Among the entries that follow, the required portion opens with the line containing "simple gates,242,242" and closes with the line containing "xor+xnor,3,3". Give that portion again exactly, and nothing else.

───── SUPPLIED ENTRIES

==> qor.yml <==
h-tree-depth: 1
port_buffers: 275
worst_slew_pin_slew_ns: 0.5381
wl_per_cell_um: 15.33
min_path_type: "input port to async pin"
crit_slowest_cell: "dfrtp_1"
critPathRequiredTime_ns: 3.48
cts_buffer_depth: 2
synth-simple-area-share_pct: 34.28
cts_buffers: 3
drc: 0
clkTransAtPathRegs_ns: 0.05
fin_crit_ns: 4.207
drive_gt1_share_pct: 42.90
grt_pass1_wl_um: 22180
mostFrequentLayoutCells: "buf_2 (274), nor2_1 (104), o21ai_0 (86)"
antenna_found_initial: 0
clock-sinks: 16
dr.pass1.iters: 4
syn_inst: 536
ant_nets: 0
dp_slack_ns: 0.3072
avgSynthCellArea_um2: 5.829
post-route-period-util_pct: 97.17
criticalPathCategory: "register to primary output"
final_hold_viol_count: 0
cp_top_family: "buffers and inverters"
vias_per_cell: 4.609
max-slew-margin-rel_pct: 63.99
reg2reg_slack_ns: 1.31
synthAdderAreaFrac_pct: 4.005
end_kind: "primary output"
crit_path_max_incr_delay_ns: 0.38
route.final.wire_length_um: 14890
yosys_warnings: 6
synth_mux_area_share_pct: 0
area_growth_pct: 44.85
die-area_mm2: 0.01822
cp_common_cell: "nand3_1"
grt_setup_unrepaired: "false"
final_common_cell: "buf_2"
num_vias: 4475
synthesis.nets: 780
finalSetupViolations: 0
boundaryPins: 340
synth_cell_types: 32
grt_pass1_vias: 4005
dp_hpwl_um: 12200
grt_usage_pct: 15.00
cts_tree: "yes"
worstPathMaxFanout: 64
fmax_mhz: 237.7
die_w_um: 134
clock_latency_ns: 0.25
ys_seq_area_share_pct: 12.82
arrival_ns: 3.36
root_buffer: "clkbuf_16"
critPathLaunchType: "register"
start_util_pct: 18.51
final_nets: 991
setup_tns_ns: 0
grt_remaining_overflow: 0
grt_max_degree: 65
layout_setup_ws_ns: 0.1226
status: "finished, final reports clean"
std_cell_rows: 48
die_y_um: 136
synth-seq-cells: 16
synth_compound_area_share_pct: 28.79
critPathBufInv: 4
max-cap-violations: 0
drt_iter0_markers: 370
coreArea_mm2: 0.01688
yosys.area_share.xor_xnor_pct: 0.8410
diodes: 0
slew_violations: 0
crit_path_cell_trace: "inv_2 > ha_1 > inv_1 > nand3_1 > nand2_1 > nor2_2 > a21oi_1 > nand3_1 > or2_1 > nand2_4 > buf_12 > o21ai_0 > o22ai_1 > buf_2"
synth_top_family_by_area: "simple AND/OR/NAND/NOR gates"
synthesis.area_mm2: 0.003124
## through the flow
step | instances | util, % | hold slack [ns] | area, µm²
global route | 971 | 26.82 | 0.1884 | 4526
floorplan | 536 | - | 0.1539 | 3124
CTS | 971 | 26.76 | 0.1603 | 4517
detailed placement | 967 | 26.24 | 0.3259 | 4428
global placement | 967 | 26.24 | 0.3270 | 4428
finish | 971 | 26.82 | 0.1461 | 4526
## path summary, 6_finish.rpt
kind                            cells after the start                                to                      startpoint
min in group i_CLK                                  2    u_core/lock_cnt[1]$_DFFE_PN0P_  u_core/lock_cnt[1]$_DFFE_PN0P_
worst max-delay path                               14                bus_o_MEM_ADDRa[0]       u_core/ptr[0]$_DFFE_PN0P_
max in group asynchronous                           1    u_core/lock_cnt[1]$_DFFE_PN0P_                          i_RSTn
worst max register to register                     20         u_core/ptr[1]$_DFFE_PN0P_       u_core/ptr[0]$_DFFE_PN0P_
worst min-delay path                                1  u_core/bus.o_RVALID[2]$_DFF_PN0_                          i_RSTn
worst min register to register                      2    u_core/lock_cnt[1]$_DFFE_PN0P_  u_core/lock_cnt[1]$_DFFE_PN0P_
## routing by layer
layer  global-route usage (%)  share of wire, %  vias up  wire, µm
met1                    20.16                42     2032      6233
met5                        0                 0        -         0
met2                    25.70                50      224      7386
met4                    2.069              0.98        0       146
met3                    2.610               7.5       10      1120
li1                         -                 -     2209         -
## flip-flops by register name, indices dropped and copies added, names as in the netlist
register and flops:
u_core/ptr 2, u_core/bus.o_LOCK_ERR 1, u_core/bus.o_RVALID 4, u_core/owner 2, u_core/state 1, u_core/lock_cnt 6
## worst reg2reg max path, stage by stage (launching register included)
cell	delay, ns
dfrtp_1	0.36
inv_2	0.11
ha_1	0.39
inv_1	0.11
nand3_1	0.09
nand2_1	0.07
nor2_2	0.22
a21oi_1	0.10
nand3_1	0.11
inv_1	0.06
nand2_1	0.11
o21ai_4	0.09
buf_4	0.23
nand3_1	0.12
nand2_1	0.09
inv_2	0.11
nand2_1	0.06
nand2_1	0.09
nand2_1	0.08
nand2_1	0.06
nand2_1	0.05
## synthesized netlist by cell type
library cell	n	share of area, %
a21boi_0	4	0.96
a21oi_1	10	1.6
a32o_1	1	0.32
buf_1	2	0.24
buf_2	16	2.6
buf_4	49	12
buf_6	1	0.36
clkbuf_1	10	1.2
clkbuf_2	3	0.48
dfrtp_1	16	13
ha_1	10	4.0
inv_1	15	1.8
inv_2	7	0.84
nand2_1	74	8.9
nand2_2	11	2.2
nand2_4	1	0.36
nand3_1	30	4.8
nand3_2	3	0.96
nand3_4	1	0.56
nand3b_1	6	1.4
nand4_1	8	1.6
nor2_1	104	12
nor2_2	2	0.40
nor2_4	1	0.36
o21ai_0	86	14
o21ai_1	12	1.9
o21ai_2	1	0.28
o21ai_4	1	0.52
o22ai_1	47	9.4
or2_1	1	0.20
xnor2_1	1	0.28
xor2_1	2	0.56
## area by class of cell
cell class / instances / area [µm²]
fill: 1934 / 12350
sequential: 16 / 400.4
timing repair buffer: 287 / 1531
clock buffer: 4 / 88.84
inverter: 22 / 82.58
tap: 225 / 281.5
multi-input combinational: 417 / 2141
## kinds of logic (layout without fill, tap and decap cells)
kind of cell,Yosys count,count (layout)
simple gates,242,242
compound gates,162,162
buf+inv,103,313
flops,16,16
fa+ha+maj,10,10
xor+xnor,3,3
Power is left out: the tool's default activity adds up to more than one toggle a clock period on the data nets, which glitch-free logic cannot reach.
**config.mk**
```make
export PLATFORM = sky130hd
export DESIGN_NAME = serial_adder
export DESIGN_NICKNAME = d
export VERILOG_FILES = /design/src/rtl/serial_adder_pkg.sv /design/src/rtl/serial_adder_fa.sv /design/src/rtl/serial_adder.sv
export SDC_FILE = /design/constraint.sdc
export NUM_CORES = 1
export LEC_CHECK = 0
export ABC_AREA = 1
export ABC_CLOCK_PERIOD_IN_PS = 1650
export CAP_MARGIN = 30
export CORE_ASPECT_RATIO = 0.7
export CORE_MARGIN = 5
export CORE_UTILIZATION = 51
export CTS_CLUSTER_DIAMETER = 50
export DETAILED_ROUTE_END_ITERATION = 12
export PLACE_DENSITY = 0.78
export REMOVE_ABC_BUFFERS = 1
export SETUP_SLACK_MARGIN = 0.05
export SYNTH_ARGS = -nofsm -noshare
export SYNTH_HDL_FRONTEND = slang
export SYNTH_HIERARCHICAL = 1
export SYNTH_SLANG_ARGS = --single-unit
```
**constraint.sdc**
```tcl
create_clock -name clk -period 1.65 [get_ports clk]
set_clock_uncertainty 0.15 [all_clocks]
set_input_delay 0.33 -clock clk [delete_from_list [all_inputs] [get_ports clk]]
set_output_delay 0.33 -clock clk [all_outputs]
set_load 0.01 [all_outputs]
```
### config.mk
export PLATFORM = sky130hd
export DESIGN_NAME = contactor_sequencer
export DESIGN_NICKNAME = d
export VERILOG_FILES = /design/src/rtl/contactor_sequencer.sv
export SDC_FILE = /design/constraint.sdc
export NUM_CORES = 1
export LEC_CHECK = 0
export BUFFER_PORTS_ARGS = -buffer_cell sky130_fd_sc_hd__buf_2
export CORE_MARGIN = 1.5
export CORE_UTILIZATION = 55
export DETAILED_ROUTE_END_ITERATION = 12
export GPL_ROUTABILITY_DRIVEN = 0
export PLACE_DENSITY = 0.79
export SYNTH_ARGS = -nofsm -noshare
export SYNTH_HDL_FRONTEND = slang
export SYNTH_SLANG_ARGS = --single-unit
### constraint.sdc
create_clock -name i_clk -period 6.3 [get_ports i_clk]
set_input_delay 0.63 -clock i_clk [delete_from_list [all_inputs] [get_ports i_clk]]
set_output_delay 0.63 -clock i_clk [all_outputs]
set_load 0.005 [all_outputs]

──────────

■ OUTPUT OF THE EXERCISE
simple gates,242,242
compound gates,162,162
buf+inv,103,313
flops,16,16
fa+ha+maj,10,10
xor+xnor,3,3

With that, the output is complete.